Government estimates that $50B of $500B on Medicare is lost to FWA, private health insurers are also affected
IDOL solved this problem by providing self-service analytics to business users and data-scientist.
Hadoop is being used to scale out to all payment systems
New data sources and use-cases being added constantly
Enabling a wide variety of lines-of-business
Has potential for very big impact on the organization
So the issues are now on the table. Hadoop on it’s own isn’t enough. How do I create a real-time, efficient, all-encompassing, and multitenant environment to glean all the valuable insights contained within Hadoop. By pairing IDOL alongside Hadoop, you can leverage IDOL to:
Supercharge your analytics: instead of writing complicated and time consume map / reduce or yarn scripts that are mostly batch oriented, develop real-time advanced analytics techniques built directly into IDOL instead.
Democratize data and analysis – IDOL also offers something very unique for Hadoop. By removing the complexities involved in data processing through to configuration and offering a common analytics api, analysis and data management become a self-service function through a common and standardized Restful API that is simple and easy to use. Business intelligence is enabled across a wider set of of content.
Allows you to leverage 100% of the data for analysis - By ingesting data into IDOL, you’re not just able to execute the analytics faster, but you’re able to expand the scope of your analytics to cover more data types beyond the most common.
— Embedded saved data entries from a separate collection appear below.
<file path="config.mk">
export PLATFORM = sky130hd
export DESIGN_NAME = imm_gen_pipe
export DESIGN_NICKNAME = d
export VERILOG_FILES = /design/src/rtl/imm_gen_pipe.sv
export SDC_FILE = /design/constraint.sdc
export NUM_CORES = 1
export LEC_CHECK = 0
export ABC_AREA = 1
export BUFFER_PORTS_ARGS = -buffer_cell sky130_fd_sc_hd__buf_2
export CAP_MARGIN = 20
export CORE_MARGIN = 10
export CORE_UTILIZATION = 59
export DETAILED_ROUTE_END_ITERATION = 10
export PLACE_DENSITY = 0.9
export SYNTH_ARGS = -nofsm -noshare
export SYNTH_HDL_FRONTEND = slang
export SYNTH_SLANG_ARGS = --single-unit
export TNS_END_PERCENT = 20
</file>
<file path="constraint.sdc">
create_clock -name clk -period 2.6 [get_ports clk]
set_clock_uncertainty 0.2 [all_clocks]
set_input_delay 0.52 -clock clk [delete_from_list [all_inputs] [get_ports clk]]
set_output_delay 0.52 -clock clk [all_outputs]
set_load 0.05 [all_outputs]
</file>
Later I’ll show you how we can apply the standard keyword counter example using Hadoop and turn it on it’s head by simply asking IDOL or leveraging some of it’s core libraries.
Reduce Costs and Complexity: Also think about even the easiest problems to solve with Hadoop. Give me your best Hadoop technician and I’ll show you someone who needs a few hours if not a couple days to write scripts that work. Nothing ever works the first time and with batch oriented processing, IDOL enables you to ask complex questions and get real time answers. Saving time and getting answers faster saves time and money your resources could spend making decisions against the data they now fully understand.